WHAT THE TASK ASKS
Return all lines in the data where the string "above" can be found.
===== DATASET CONTENT
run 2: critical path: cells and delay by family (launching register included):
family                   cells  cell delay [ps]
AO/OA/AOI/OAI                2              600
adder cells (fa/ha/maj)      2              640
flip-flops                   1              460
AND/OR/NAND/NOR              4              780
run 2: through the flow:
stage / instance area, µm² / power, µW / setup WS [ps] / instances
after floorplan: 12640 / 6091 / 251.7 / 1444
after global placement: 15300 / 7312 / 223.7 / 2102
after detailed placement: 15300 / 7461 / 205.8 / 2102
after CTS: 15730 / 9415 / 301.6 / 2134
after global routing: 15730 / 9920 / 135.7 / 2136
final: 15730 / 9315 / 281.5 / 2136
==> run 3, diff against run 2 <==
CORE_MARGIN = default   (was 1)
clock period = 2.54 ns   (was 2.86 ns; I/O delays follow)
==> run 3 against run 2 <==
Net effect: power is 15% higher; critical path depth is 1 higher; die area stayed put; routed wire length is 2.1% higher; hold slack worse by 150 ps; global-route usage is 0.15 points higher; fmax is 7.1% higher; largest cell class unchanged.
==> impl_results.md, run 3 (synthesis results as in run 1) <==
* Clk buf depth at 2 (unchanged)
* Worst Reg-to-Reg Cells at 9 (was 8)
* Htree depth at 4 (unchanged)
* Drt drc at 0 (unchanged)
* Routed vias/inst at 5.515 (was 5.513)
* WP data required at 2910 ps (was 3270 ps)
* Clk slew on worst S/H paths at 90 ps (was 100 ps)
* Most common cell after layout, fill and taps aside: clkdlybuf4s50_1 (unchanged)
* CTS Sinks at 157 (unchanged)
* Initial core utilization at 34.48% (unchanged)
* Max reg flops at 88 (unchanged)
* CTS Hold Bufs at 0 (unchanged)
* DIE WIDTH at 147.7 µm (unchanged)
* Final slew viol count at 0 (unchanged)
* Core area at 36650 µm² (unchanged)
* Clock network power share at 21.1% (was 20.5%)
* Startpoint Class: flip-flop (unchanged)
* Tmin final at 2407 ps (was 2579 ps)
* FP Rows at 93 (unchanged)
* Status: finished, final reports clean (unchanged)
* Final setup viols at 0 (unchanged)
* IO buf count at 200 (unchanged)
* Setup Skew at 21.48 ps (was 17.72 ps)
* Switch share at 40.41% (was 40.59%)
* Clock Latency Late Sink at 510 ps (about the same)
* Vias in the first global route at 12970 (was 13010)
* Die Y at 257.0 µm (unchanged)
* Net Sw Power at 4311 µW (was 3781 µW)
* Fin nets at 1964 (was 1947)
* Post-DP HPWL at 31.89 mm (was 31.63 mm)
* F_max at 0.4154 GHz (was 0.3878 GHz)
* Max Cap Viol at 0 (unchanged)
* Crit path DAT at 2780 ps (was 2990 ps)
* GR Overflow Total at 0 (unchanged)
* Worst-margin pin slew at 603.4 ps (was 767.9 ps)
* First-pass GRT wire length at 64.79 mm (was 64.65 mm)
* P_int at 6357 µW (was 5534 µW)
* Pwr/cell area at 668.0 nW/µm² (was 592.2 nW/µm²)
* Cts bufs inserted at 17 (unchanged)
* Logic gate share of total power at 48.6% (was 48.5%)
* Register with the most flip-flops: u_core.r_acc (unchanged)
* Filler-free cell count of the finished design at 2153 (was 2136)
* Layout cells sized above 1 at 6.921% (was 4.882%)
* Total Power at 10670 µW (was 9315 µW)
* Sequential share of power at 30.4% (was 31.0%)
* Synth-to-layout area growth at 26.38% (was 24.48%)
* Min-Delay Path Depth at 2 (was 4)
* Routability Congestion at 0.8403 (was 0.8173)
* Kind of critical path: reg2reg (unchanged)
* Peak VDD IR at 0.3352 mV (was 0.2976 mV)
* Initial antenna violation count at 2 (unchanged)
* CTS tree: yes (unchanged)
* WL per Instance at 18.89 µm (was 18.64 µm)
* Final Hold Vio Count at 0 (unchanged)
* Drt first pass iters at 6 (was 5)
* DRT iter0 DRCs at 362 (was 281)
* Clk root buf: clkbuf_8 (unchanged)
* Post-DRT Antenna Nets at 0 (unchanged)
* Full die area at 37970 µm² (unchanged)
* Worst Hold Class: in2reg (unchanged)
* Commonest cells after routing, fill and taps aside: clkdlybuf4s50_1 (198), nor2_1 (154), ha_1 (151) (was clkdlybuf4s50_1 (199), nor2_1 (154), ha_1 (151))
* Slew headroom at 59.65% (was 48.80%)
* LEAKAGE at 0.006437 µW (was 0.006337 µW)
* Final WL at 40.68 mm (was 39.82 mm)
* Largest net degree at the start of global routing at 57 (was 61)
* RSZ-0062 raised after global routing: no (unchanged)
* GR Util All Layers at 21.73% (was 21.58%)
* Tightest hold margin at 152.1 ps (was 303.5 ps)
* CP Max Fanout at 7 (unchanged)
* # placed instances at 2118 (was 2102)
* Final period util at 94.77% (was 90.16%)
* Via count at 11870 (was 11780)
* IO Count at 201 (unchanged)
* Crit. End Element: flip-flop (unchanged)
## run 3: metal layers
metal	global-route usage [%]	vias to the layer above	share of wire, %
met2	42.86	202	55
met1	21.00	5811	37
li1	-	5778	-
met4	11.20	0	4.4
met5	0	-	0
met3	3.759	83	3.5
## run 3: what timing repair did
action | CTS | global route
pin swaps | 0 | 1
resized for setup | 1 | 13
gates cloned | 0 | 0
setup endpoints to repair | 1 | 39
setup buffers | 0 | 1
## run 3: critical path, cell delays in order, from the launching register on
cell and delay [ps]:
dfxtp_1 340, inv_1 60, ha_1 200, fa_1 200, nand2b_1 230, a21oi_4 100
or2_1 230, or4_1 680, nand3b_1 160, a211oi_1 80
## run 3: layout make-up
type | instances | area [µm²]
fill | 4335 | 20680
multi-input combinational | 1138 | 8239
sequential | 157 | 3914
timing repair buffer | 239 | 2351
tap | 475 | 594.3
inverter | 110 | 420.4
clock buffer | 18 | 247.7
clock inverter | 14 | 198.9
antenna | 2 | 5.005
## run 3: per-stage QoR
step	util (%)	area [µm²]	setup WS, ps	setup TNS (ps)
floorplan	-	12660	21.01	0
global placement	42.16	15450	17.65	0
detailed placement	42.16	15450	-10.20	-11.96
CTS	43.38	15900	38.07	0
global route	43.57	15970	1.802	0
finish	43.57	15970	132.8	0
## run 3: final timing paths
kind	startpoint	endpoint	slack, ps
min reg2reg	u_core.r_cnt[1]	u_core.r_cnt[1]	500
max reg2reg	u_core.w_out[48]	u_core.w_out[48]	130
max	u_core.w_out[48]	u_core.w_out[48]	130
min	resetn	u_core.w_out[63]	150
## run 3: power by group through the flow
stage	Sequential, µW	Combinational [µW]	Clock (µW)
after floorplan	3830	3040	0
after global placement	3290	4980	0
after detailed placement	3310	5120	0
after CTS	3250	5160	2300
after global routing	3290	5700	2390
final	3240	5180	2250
==========
FINISHED TASK
* Layout cells sized above 1 at 6.921% (was 4.882%)
metal	global-route usage [%]	vias to the layer above	share of wire, %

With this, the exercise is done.